**WHAT YOU HAVE TO DO:** Starting with the line that contains "-- stage by" and stopping after the line that contains "or3_1 > a2bb2oi_1", return each line below exactly as written, with no others.

**DATASET CONTENT:**
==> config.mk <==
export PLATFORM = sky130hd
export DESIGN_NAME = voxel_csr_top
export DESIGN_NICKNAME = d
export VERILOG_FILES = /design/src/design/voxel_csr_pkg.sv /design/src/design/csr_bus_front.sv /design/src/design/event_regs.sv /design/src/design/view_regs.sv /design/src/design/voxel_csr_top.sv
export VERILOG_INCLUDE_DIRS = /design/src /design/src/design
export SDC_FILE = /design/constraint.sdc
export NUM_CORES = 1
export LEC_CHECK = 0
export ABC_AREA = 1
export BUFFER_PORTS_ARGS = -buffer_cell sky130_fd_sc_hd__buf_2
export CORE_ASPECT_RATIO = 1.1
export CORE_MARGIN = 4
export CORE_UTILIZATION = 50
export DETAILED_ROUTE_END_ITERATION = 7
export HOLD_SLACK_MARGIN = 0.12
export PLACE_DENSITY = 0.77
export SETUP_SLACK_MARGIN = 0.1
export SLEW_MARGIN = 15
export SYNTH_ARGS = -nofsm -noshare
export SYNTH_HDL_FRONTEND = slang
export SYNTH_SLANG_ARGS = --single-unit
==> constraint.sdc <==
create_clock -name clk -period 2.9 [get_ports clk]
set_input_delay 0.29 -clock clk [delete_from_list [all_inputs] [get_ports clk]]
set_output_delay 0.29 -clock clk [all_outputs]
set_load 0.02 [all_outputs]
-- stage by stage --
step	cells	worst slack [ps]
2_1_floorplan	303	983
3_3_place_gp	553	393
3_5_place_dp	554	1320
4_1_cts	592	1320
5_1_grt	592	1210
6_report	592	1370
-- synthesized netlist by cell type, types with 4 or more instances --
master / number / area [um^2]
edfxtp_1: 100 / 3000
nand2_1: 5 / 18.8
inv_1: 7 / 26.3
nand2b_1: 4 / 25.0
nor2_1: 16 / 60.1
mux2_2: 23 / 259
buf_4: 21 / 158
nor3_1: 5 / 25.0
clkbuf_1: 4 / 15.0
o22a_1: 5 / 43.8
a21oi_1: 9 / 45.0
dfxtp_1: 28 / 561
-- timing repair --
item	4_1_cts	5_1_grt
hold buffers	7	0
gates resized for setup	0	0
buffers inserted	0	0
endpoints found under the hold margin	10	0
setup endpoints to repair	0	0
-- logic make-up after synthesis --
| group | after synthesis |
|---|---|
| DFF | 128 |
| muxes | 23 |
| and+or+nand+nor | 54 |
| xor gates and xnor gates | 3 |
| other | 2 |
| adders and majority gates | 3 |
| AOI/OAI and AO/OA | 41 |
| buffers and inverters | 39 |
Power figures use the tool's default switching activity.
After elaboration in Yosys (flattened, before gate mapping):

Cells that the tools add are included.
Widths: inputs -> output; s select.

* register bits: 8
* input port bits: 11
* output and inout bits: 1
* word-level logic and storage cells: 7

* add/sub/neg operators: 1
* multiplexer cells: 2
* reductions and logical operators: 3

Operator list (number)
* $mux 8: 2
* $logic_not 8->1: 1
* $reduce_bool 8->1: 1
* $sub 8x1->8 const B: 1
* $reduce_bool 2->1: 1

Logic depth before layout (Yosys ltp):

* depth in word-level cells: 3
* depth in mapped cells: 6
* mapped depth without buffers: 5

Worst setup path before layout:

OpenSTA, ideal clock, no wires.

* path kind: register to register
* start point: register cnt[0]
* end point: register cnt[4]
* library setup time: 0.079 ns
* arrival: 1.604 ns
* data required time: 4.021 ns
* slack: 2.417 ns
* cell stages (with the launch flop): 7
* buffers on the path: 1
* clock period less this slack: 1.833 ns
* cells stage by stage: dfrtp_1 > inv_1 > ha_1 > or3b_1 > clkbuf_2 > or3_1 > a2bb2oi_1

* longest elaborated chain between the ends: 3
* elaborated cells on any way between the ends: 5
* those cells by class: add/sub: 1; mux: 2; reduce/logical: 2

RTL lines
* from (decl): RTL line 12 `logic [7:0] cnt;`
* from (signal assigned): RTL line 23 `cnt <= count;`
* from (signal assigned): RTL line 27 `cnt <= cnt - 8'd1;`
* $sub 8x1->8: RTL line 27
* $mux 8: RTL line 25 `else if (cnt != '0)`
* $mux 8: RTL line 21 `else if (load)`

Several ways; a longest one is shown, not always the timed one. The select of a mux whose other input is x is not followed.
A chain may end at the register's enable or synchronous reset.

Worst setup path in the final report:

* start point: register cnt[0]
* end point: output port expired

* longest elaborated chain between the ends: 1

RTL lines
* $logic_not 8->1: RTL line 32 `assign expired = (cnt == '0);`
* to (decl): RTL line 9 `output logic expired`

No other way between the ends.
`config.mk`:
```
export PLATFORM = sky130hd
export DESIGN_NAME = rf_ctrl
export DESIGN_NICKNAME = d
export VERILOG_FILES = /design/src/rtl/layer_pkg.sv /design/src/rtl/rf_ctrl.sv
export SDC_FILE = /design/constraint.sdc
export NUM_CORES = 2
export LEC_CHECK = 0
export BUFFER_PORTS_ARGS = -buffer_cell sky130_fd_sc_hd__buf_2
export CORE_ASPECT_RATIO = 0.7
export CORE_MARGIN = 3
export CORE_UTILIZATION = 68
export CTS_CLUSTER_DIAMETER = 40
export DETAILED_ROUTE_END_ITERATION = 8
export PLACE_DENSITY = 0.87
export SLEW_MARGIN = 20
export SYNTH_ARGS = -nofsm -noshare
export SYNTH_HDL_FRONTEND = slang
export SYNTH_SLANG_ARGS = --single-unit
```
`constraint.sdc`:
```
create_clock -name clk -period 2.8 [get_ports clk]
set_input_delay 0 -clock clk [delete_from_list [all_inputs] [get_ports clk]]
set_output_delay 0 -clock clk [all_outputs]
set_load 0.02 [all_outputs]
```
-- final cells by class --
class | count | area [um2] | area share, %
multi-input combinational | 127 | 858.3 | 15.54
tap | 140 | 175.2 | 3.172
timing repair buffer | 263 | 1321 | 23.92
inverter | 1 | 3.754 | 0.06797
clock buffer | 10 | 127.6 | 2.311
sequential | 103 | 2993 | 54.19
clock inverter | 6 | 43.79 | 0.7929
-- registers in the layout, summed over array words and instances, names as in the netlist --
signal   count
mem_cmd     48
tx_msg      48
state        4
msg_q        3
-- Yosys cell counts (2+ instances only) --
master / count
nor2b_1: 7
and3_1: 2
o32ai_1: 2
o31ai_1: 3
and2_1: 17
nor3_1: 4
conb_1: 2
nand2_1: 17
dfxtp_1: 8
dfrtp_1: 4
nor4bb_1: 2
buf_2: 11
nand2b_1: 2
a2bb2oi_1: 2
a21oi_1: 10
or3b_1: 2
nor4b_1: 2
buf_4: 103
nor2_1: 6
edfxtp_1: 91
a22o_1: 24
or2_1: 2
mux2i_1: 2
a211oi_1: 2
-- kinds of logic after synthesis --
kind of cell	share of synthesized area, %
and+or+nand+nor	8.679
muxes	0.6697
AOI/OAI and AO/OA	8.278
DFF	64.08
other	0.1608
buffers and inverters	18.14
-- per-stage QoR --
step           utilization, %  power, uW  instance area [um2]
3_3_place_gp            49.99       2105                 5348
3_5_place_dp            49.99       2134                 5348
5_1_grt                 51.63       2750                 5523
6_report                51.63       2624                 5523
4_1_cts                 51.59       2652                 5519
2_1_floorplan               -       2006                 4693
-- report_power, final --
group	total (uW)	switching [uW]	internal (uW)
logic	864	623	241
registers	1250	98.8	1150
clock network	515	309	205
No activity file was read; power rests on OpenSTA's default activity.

**REPLY TO THE TASK:**
-- stage by stage --
step	cells	worst slack [ps]
2_1_floorplan	303	983
3_3_place_gp	553	393
3_5_place_dp	554	1320
4_1_cts	592	1320
5_1_grt	592	1210
6_report	592	1370
-- synthesized netlist by cell type, types with 4 or more instances --
master / number / area [um^2]
edfxtp_1: 100 / 3000
nand2_1: 5 / 18.8
inv_1: 7 / 26.3
nand2b_1: 4 / 25.0
nor2_1: 16 / 60.1
mux2_2: 23 / 259
buf_4: 21 / 158
nor3_1: 5 / 25.0
clkbuf_1: 4 / 15.0
o22a_1: 5 / 43.8
a21oi_1: 9 / 45.0
dfxtp_1: 28 / 561
-- timing repair --
item	4_1_cts	5_1_grt
hold buffers	7	0
gates resized for setup	0	0
buffers inserted	0	0
endpoints found under the hold margin	10	0
setup endpoints to repair	0	0
-- logic make-up after synthesis --
| group | after synthesis |
|---|---|
| DFF | 128 |
| muxes | 23 |
| and+or+nand+nor | 54 |
| xor gates and xnor gates | 3 |
| other | 2 |
| adders and majority gates | 3 |
| AOI/OAI and AO/OA | 41 |
| buffers and inverters | 39 |
Power figures use the tool's default switching activity.
After elaboration in Yosys (flattened, before gate mapping):

Cells that the tools add are included.
Widths: inputs -> output; s select.

* register bits: 8
* input port bits: 11
* output and inout bits: 1
* word-level logic and storage cells: 7

* add/sub/neg operators: 1
* multiplexer cells: 2
* reductions and logical operators: 3

Operator list (number)
* $mux 8: 2
* $logic_not 8->1: 1
* $reduce_bool 8->1: 1
* $sub 8x1->8 const B: 1
* $reduce_bool 2->1: 1

Logic depth before layout (Yosys ltp):

* depth in word-level cells: 3
* depth in mapped cells: 6
* mapped depth without buffers: 5

Worst setup path before layout:

OpenSTA, ideal clock, no wires.

* path kind: register to register
* start point: register cnt[0]
* end point: register cnt[4]
* library setup time: 0.079 ns
* arrival: 1.604 ns
* data required time: 4.021 ns
* slack: 2.417 ns
* cell stages (with the launch flop): 7
* buffers on the path: 1
* clock period less this slack: 1.833 ns
* cells stage by stage: dfrtp_1 > inv_1 > ha_1 > or3b_1 > clkbuf_2 > or3_1 > a2bb2oi_1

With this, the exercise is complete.